Its still early to fully understand the impact of this, Amazon is still experiencing these issues, and many (many) sites are still down as a result of this (see http://ec2disabled.com for a complete list), However we have certainly learned a lot, and will be implementing the following ASAP:
Communication Channels
We need to be able to let you guys know whats happening in these extreme cases, so we have provisioned a server outside of Amazons infrastructure to hold a service status page, this will also hold a landing page for www.codespaces.com in the event that this happens again.
We will also be setting up a regular email to all customer (you can opt in or out) which will enable us to communicate with you and will give you a way to communicate back with us.
Strict Processes
We have a disaster recovery process and we have the mechanisms in place to implement it in 15 minutes, we have changed our internal processes and added a few more to ensure that on any kind of outage we are ready to push the button and get everything back up and running rather than waiting for our hosting company to do it for us.
The not so lucky ones!
It appears as if there are many sites still down as a result of this, I can only assume that these sites do not employ the level of backup that we do and do not have a well practised and thorough recovery process that we do.
When (or if) these companies will get their data back is still not clear, and I really hope that these guys learn the larger lessons from this.
A long hard look at ourselves
I think this raises an interesting conundrum for anyone who relies on a third party for a core part of their business, be it you guys who use us for hosting your valuable code or companies like us who invest heavily in hosting companies to keep us going. You need to be sure that you can rely on the 3rd party to “do the right thing” and have provision to ensure that even in the worst eventuality your investment is safe.
While i wish we had reacted quicker (and we will learn from this) and started our recovery process earlier I hope we have proved to you that even under the worst eventuality (and it doesn’t get much worse than this, again look at the growing list ec2disabled.com) we have the systems in place and have invested in your best interests in infrastructure that not only scales but provides us with the confidence and security that we can not only keep your data safe but recover from the worst kind of outage.

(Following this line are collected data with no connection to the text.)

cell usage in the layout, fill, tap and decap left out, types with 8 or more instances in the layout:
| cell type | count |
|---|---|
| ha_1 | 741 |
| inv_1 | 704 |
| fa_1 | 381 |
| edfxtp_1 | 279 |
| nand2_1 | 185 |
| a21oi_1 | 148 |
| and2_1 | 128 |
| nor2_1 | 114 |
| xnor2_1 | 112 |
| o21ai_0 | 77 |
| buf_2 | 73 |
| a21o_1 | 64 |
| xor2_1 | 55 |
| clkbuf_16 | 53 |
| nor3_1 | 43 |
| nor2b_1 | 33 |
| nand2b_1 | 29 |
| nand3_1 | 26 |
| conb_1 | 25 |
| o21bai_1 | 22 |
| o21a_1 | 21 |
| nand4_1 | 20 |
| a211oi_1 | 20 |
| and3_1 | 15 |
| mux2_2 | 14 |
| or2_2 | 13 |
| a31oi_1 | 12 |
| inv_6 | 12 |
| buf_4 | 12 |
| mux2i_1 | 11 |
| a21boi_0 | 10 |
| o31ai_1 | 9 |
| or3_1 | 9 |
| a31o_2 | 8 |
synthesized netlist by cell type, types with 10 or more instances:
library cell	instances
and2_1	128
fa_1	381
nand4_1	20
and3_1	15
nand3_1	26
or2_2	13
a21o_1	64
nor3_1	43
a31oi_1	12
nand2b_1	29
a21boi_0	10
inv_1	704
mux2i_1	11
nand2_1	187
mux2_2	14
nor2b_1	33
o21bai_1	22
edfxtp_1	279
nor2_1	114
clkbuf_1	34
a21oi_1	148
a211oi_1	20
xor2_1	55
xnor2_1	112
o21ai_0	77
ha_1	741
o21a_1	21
$ cat src/sv/mlca_pkg.sv
// Shared types and constants for the masked local color adjust block.
// Holds the configuration record, register indexes, blend modes and fixed-point widths.
// No dependencies.
`timescale 1ns / 1ps
`default_nettype none

package mlca_pkg;

  localparam int SAMPLE_W   = 16;
  localparam int ALPHA_W    = 13;
  localparam int FRAC_BITS  = 12;
  localparam int ONE_Q12    = 4096;
  localparam int HALF_Q12   = 2048;
  localparam int NUM_LAYERS = 8;
  localparam int NUM_MASKS  = NUM_LAYERS + 1;
  localparam int NUM_STAGES = 11;
  localparam int IN_DATA_W  = 168;
  localparam int OUT_DATA_W = 48;
  localparam int ADJ_W      = 27;
  localparam int ADJ2_W     = 34;
  localparam int WEIGHT_W   = 13;
  localparam int WPROD_W    = ADJ_W + WEIGHT_W;

  localparam logic signed [WEIGHT_W-1:0] LUMA_W [3] = '{13'sd871, 13'sd2929, 13'sd296};

  typedef enum logic [2:0] {
    REG_LAYER_COUNT       = 3'd0,
    REG_LAYER_ENABLE      = 3'd1,
    REG_LAYER_INVERT      = 3'd2,
    REG_LAYER_BLEND       = 3'd3,
    REG_EXTRA_MASK_CTRL   = 3'd4,
    REG_EXPOSURE_GAIN     = 3'd5,
    REG_CONTRAST_FACTOR   = 3'd6,
    REG_SATURATION_FACTOR = 3'd7
  } cfg_reg_e;

  typedef enum logic [1:0] {
    BLEND_OVER   = 2'd0,
    BLEND_MUL    = 2'd1,
    BLEND_SCREEN = 2'd2,
    BLEND_NORMAL = 2'd3
  } blend_e;

  typedef struct packed {
    logic [3:0]  layer_count;
    logic [7:0]  layer_enable;
    logic [7:0]  layer_invert;
    logic [15:0] layer_blend;
    logic [2:0]  extra_mask_ctrl;
    logic [15:0] exposure_gain;
    logic [15:0] contrast_factor;
    logic [15:0] saturation_factor;
  } cfg_t;

  localparam cfg_t CFG_RESET = '{
    layer_count:       4'd0,
    layer_enable:      8'd0,
    layer_invert:      8'd0,
    layer_blend:       16'd0,
    extra_mask_ctrl:   3'd0,
    exposure_gain:     16'd4096,
    contrast_factor:   16'd4096,
    saturation_factor: 16'd4096
  };

  typedef struct packed {
    logic               have;
    logic [ALPHA_W-1:0] alpha;
  } fold_t;

endpackage

`default_nettype wire

$ cat src/sv/mlca_lane_front.sv
// Color lane front half: exposure gain, contrast about one half, luma weight product.
// Uses mlca_pkg for widths and rounding constants.
`timescale 1ns / 1ps
`default_nettype none

module mlca_lane_front (
  input  logic                                   clk_i,
  input  logic [3:1]                             en_i,
  input  logic [mlca_pkg::SAMPLE_W-1:0]          px_i,
  input  logic [15:0]                            gain_i,
  input  logic [15:0]                            contrast_i,
  input  logic signed [mlca_pkg::WEIGHT_W-1:0]   weight_i,
  output logic [mlca_pkg::SAMPLE_W-1:0]          px_o,
  output logic signed [mlca_pkg::ADJ_W-1:0]      adj_o,
  output logic signed [mlca_pkg::WPROD_W-1:0]    wprod_o
);
  import mlca_pkg::*;

  logic [SAMPLE_W-1:0]       px1_q, px2_q, px3_q;
  logic [31:0]               pe_q;
  logic [32:0]               pe_rnd;
  logic [20:0]               expo;
  logic signed [21:0]        centered;
  logic signed [38:0]        pc_d, pc_q;
  logic signed [38:0]        pc_rnd;
  logic signed [ADJ_W-1:0]   adj_d, adj_q;
  logic signed [WPROD_W-1:0] wp_d, wp_q;

  always_comb begin
    pe_rnd   = {1'b0, pe_q} + 33'(HALF_Q12);
    expo     = pe_rnd[32:FRAC_BITS];
    centered = $signed({1'b0, expo}) - $signed(22'(HALF_Q12));
    pc_d     = centered * $signed({1'b0, contrast_i});
    pc_rnd   = pc_q + $signed(39'(HALF_Q12));
    adj_d    = $signed(ADJ_W'(HALF_Q12)) + ADJ_W'(pc_rnd >>> FRAC_BITS);
    wp_d     = adj_d * weight_i;
  end

  always_ff @(posedge clk_i) begin
    if (en_i[1]) begin
      px1_q <= px_i;
      pe_q  <= px_i * gain_i;
    end
    if (en_i[2]) begin
      px2_q <= px1_q;
      pc_q  <= pc_d;
    end
    if (en_i[3]) begin
      px3_q <= px2_q;
      adj_q <= adj_d;
      wp_q  <= wp_d;
    end
  end

  assign px_o    = px3_q;
  assign adj_o   = adj_q;
  assign wprod_o = wp_q;

endmodule

`default_nettype wire

$ cat config.mk
export PLATFORM = sky130hd
export DESIGN_NAME = mlca_lane_front
export DESIGN_NICKNAME = d
export VERILOG_FILES = /design/src/sv/mlca_pkg.sv /design/src/sv/mlca_lane_front.sv
export SDC_FILE = /design/constraint.sdc
export NUM_CORES = 2
export LEC_CHECK = 0
export BUFFER_PORTS_ARGS = -buffer_cell sky130_fd_sc_hd__buf_2
export CAP_MARGIN = 20
export CORE_MARGIN = 2
export CORE_UTILIZATION = 65
export DETAILED_ROUTE_END_ITERATION = 8
export PLACE_DENSITY = 0.83
export SYNTH_ARGS = -nofsm -noshare
export SYNTH_HDL_FRONTEND = slang
export SYNTH_SLANG_ARGS = --single-unit
$ cat constraint.sdc
create_clock -name clk_i -period 12 [get_ports clk_i]
set_input_delay 1.2 -clock clk_i [delete_from_list [all_inputs] [get_ports clk_i]]
set_output_delay 1.2 -clock clk_i [all_outputs]
set_load 0.005 [all_outputs]
==> metrics.txt <==
Clock Path Buffers 2; Antenna Nets Post-Route 0; Fill cells 4356; final setup fails 0; Root Driver clkbuf_16; Setup Buffers After CTS 0; final worst-path cycle share 76.6%; Yosys top cell by area fa_1; # IOs 148; Num CTS Buffers 17; Fmax 0.109 GHz; TNS Setup 0 ns; RSZ-0062 raised after global routing no; clk sinks 164; asr flop ratio synth 0%; Max Slew Vio Count 0; die area 61100 um^2; via count 26857; Worst Hold Class reg2reg; FF-to-FF setup slack 2.81 ns; final instance area 40500 um^2; post-synthesis sequential area ratio 12.8%; Post-Synthesis Mean Instance Area 9.64 um^2; post-synth top area share 44.2%; fraction of layout cells with a size suffix above 1 6.28%; Clock transition at path regs 0.09 ns; Post-synth EDFFs 164; Slew @ Worst Pin 1.17 ns; Post-Syn Area 38500 um^2; status finished, final reports clean; initial core utilization 65.4%; gr ovfl total 0; CTS H-tree lvls 4; Worst Setup Path Type reg2reg; CP most frequent cell fa_1; I/O Buffers 147; worst skew pair latency 0.50 ns; Distinct cells, synth 62; slowest stage cell on the critical path xor2_1; Slew headroom 21.8%; Antenna diodes 0; row cnt 89; largest cells by area after synthesis fa_1 44%, edfxtp_1 13%, ha_1 9.6%; Synth Warn # 0; Post-CTS Resized 0; global-route track usage on met3 4.99%; die span in x 247 um; Core ar. 58800 um^2; Post-CTS Hold Buffers 0; DR iter-0 viols 1910; Critical Path AT 9.45 ns; Most Crowded Layer GR met2; Initial DRT Pass Iterations 5; endpoints failing hold 0; Final nets 5242; per-cell routed wire length 18.0 um; dpl cell area 39900 um^2; slowest stage delay, CP 0.89 ns; vias in the first global route 29633; Period minus WS final 9.19 ns; GPL Wtd Cong 0.924; worst-path fanout max 14; dpl hpwl 68700 um; MaxCap Viol Count 0; TritonCTS clock tree done; Vias/cell 5.58; required time worst endpoint 12.25 ns; Worst Reg-to-Reg Cells 33; skew final 0.0216 ns; Worst setup SP type register; final WL 86700 um; synthesis-to-layout area growth 5.25%; global-route wire length before repair 146000 um; pin count of the biggest net entering global routing 62; Syn Nets 5203; met1 GRT Util 38.4%; dpl ws 2.84 ns; Cells after Synth 3992; initial antenna violation count 2; Worst Setup End Kind register; GRT met2 Usage 53.0%; DRC violation count after routing 0; setup slack after layout 2.81 ns; Post-synth top flop edfxtp_1; GRT Total Usage 30.6%; hold path cells 0; Die H 247 um; FF+latch count, synth 164
==> worst paths after layout <==
kind / start / endpoint
worst min-delay path: px1_q[12] / px2_q[12]
worst max register to register: pc_q[11] / wprod_o[37]
worst max-delay path: pc_q[11] / wprod_o[37]
worst min register to register: px1_q[12] / px2_q[12]
==> cells in the final DEF (no fill, tap or decap), types with 12 or more instances in the layout <==
cell type	count
and3_1	14
buf_4	35
fa_1	850
a21oi_1	74
nor3_1	24
and4_1	12
buf_2	146
a21o_1	23
xor2_1	37
xnor2_1	111
ha_1	296
clkbuf_16	17
nor2_1	55
o21a_1	15
nor2b_1	17
nand2_1	596
edfxtp_1	164
and2_1	362
nand3_1	34
or2_2	21
nand2b_1	23
nand4_1	17
inv_1	965
o21ai_0	29
==> state kept, by name (all words and copies together), names as in the netlist <==
signal and flops:
pe_q 21, px_o 16, px1_q 16, adj_o 27, pc_q 28, wprod_o 40
px2_q 16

Here’s to a new day, with new (but slightly less chaotic) challenges!
If you would like to discuss this further please feel free to email me at f[dot]price[at]codespaces.com, I will also be holding a number of Web Chats with people so please contact me if you would like to join one of those.

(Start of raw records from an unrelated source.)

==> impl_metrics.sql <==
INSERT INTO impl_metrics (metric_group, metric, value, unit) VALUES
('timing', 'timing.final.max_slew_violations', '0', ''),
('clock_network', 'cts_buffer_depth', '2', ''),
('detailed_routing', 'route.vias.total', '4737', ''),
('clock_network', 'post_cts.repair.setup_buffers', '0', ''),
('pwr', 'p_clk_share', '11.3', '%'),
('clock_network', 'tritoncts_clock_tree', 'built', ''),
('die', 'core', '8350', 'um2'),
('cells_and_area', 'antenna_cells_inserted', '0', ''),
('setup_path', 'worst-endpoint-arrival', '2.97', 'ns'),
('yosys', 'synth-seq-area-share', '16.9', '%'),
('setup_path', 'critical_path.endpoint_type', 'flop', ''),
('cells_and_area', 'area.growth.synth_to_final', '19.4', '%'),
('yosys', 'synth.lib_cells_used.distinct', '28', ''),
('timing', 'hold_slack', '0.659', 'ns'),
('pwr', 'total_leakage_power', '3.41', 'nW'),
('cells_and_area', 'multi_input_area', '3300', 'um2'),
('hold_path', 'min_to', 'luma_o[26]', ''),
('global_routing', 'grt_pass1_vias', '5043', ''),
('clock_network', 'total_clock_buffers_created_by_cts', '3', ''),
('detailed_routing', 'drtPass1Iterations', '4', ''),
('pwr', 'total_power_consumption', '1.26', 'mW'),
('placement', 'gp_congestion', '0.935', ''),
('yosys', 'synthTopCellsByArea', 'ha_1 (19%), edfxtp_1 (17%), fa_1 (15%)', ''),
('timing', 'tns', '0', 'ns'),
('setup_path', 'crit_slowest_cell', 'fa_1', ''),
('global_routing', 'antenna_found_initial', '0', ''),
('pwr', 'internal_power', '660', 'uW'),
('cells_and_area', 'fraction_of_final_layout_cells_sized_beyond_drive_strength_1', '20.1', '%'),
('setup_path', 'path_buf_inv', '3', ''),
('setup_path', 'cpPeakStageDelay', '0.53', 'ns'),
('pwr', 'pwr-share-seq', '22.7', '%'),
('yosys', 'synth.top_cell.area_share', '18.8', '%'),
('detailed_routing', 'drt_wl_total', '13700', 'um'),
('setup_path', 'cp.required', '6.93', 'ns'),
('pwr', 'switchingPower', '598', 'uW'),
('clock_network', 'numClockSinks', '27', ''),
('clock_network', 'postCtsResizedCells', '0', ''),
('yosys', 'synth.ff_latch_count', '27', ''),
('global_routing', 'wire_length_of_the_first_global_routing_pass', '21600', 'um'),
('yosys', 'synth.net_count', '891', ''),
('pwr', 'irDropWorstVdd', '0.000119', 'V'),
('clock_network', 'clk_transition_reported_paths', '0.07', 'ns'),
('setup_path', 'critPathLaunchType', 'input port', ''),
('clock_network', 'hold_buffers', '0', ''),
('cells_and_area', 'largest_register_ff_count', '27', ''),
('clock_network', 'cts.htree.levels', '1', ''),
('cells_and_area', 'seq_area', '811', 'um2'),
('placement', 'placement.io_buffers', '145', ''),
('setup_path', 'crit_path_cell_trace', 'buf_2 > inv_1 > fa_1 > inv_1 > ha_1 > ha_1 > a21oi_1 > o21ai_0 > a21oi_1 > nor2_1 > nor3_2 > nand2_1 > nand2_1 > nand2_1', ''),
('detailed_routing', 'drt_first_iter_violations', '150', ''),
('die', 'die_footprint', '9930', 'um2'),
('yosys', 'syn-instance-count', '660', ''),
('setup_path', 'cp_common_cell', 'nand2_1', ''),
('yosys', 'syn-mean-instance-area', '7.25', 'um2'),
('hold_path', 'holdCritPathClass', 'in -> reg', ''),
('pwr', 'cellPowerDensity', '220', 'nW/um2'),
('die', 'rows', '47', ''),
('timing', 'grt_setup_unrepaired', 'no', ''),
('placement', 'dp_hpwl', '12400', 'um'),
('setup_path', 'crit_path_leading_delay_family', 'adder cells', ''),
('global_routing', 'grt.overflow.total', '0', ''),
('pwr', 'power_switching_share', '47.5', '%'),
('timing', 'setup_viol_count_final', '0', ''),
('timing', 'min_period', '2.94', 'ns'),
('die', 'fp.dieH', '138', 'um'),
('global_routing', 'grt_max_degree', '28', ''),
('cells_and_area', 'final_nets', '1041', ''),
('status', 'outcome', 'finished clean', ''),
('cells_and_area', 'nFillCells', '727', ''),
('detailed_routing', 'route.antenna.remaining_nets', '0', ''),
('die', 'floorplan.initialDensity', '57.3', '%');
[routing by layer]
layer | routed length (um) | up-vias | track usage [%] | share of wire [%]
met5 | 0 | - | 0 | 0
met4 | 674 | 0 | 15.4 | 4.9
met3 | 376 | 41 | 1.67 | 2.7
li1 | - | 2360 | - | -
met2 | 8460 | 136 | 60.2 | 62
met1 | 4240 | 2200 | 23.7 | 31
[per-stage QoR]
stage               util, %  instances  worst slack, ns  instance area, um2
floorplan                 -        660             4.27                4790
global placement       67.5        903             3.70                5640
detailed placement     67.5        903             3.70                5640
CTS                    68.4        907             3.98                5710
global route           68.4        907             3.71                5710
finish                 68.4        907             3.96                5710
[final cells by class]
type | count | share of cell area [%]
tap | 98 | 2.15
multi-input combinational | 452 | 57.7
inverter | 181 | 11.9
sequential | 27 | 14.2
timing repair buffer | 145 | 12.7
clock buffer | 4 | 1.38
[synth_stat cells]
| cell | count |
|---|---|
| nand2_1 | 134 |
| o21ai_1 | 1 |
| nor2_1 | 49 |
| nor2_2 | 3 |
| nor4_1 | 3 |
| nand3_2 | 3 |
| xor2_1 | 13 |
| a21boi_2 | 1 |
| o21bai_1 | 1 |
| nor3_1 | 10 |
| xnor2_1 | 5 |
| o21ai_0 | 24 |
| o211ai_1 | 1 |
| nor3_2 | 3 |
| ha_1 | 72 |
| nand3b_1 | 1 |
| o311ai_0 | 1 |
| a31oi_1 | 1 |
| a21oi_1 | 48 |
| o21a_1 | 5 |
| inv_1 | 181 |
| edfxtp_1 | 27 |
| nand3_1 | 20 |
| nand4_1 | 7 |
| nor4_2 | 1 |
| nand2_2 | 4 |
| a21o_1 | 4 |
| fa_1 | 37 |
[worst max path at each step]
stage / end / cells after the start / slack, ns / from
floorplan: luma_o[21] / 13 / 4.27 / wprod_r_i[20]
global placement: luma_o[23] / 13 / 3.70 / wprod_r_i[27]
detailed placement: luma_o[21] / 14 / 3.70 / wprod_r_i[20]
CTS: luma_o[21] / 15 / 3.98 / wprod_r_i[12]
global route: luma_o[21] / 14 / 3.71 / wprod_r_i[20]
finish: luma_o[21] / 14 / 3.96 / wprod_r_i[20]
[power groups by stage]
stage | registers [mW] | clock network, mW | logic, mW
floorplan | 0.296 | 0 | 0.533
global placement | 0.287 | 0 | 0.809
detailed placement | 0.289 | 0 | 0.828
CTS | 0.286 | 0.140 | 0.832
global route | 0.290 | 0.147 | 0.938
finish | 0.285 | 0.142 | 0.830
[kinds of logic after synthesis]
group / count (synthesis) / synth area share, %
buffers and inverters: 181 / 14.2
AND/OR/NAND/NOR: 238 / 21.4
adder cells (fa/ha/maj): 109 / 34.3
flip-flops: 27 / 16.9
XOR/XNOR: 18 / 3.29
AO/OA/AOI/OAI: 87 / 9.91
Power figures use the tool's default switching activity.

I can only imagine the anxiety. The important thing is we did not lose any data which is why your service is valuable to us. I appreciate your forthright communication on this.
I think everyone on the net learned something yesterday.
The outages that Amazon have caused is really amazing, and it’s kinda nuts to think the cloud at large could be crippled quite so easily. With that said, I know this wasn’t a “Code Spaces” issue, you were apart of something greater – I appreciate your full disclosure and keeping us informed (unlike Amazon) and I have no doubt you will continue to provide the same level of service and support that you have the whole time I’ve been a member.
Thanks for the open explanation of your problems, gives me confidence that you are learning from this. Being able tomove the status/landing page outside the cloud is a great idea.
Good to hear you were prepared with disater recovery and realtime backups. I would really love to see a good writeup on the specifics of your infrastructure setup. As I am a sysadmin not by choice but because as a small business I have to do it all, so I would love to learn from you on how to set it up right.
Good, honest, transparent communication/updates like this sure sets a high benchmark for other companies to follow. Amazon EC2 should of had every little angle covered. However, its very impressive to know you are prepared for situations like these. Well done Code Spaces.
The ability to identify and admit your own failings is a great quality and inspires far more confidence than excuses and cover-ups. If only our governments could do the same.